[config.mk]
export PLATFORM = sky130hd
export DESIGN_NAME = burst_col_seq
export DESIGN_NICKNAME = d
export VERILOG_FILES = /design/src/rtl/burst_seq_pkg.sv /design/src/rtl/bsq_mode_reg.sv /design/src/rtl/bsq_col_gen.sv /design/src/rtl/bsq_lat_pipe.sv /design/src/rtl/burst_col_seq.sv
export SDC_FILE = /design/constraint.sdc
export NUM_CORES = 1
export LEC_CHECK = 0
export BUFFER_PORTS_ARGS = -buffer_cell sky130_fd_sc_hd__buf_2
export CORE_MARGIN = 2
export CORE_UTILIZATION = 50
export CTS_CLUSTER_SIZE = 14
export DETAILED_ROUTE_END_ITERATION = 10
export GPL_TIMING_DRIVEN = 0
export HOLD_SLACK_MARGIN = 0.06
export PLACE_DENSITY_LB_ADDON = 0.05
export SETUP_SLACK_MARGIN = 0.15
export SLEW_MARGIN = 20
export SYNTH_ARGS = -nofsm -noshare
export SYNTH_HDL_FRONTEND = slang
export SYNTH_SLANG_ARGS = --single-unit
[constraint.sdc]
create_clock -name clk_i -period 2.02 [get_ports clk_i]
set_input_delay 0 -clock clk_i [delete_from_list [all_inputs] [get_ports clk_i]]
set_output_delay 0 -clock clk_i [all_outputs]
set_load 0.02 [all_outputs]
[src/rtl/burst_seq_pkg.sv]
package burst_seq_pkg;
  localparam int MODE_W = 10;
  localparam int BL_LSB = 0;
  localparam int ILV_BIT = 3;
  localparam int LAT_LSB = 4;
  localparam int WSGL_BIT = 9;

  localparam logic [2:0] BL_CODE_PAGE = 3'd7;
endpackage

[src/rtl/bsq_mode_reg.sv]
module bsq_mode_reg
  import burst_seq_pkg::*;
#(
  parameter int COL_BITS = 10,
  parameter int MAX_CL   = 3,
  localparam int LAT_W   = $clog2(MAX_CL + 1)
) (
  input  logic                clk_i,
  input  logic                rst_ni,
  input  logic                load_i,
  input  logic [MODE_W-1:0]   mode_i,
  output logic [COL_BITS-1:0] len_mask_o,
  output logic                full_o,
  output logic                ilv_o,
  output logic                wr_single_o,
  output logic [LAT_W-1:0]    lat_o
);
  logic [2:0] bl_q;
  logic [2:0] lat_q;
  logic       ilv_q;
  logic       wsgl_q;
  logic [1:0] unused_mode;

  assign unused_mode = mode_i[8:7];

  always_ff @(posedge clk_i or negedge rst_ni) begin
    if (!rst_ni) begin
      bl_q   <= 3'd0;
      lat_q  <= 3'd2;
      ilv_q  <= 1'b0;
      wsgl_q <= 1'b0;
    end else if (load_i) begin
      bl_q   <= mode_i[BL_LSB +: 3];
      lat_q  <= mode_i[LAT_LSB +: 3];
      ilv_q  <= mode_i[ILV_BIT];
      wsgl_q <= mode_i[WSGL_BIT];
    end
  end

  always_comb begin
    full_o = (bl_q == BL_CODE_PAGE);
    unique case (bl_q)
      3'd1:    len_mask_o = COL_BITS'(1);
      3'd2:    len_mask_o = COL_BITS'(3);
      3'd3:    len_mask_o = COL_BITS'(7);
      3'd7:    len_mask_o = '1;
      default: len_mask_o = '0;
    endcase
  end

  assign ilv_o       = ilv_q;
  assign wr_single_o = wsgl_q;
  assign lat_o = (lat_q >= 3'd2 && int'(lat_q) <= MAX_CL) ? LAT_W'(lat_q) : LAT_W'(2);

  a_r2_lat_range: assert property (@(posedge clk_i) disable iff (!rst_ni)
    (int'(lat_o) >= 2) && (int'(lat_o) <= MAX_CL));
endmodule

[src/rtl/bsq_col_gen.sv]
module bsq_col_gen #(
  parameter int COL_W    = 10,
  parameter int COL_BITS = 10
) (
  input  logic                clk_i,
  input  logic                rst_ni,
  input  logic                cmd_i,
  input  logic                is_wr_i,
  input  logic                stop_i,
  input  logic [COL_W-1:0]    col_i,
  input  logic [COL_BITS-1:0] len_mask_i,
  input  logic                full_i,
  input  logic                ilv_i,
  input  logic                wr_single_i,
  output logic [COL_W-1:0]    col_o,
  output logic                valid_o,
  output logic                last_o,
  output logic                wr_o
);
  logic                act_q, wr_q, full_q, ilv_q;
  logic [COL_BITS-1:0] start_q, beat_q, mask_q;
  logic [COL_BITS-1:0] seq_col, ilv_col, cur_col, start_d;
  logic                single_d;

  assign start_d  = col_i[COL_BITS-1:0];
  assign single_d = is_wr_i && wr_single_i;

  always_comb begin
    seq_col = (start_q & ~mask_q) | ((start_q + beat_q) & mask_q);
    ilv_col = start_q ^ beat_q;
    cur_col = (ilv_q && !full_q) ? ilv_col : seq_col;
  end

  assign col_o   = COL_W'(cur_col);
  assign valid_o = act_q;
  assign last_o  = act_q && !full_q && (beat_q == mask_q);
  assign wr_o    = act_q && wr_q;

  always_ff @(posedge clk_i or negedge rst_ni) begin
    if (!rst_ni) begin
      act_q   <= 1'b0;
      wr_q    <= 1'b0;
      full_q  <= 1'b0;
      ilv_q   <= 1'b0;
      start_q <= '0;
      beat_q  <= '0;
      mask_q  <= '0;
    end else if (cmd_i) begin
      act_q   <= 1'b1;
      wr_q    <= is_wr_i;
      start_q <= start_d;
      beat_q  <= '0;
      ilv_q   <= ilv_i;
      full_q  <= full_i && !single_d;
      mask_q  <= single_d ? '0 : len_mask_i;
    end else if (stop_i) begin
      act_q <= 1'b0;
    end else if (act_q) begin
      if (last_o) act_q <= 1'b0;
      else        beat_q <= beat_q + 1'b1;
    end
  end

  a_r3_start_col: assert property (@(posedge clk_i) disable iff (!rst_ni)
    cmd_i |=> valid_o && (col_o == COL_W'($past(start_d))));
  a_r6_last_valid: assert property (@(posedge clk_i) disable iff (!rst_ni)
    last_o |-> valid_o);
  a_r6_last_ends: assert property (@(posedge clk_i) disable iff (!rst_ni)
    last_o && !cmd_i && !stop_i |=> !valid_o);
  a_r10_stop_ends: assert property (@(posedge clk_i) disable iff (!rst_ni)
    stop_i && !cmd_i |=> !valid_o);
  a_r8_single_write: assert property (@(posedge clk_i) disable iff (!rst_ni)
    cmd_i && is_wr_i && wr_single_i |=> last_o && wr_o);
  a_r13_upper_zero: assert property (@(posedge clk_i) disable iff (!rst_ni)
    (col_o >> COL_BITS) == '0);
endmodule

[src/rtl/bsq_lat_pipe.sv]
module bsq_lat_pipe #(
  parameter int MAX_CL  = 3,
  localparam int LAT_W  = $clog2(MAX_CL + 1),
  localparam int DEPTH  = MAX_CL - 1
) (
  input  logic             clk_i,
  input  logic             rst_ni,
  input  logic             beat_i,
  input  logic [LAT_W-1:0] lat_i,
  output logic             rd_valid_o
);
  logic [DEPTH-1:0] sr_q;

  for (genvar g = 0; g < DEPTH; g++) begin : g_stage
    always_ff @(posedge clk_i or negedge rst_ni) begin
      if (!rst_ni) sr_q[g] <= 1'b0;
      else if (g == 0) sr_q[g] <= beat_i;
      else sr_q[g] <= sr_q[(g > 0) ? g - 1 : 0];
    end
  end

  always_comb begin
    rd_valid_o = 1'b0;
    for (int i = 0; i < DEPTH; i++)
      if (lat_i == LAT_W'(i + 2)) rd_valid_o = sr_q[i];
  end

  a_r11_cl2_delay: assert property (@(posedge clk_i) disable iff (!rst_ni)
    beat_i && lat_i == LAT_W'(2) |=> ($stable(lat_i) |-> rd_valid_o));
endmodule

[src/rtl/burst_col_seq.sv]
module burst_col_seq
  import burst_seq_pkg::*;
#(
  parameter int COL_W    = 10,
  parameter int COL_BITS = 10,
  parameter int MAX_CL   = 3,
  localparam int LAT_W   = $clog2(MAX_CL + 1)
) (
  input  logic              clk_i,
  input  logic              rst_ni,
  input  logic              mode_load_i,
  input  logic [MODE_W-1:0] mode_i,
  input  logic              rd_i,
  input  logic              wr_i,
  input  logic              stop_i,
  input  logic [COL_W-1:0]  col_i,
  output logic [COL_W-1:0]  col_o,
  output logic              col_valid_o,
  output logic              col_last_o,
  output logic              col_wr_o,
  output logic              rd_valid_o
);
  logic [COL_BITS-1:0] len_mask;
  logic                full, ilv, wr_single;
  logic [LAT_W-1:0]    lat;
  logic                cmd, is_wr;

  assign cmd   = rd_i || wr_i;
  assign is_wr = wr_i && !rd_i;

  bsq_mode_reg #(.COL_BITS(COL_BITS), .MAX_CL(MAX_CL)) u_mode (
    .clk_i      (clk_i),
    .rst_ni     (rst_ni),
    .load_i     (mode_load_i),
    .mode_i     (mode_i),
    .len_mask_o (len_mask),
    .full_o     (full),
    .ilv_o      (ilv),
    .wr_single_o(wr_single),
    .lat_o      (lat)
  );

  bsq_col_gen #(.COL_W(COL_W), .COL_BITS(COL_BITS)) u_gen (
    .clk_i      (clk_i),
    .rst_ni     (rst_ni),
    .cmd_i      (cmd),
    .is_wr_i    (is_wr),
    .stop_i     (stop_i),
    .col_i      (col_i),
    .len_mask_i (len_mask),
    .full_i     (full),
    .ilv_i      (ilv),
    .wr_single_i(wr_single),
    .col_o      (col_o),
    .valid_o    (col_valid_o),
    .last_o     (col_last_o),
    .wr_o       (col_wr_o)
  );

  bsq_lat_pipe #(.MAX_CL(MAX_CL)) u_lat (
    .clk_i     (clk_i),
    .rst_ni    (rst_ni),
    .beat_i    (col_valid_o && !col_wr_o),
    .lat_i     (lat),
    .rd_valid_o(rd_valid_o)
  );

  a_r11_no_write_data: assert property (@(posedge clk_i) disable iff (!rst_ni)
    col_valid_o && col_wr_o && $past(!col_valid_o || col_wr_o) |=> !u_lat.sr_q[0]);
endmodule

> _TASK_
Your reply should be one number: how many lines in the entries above contain the word "constraint".

> _RESULT OF THIS TASK_
2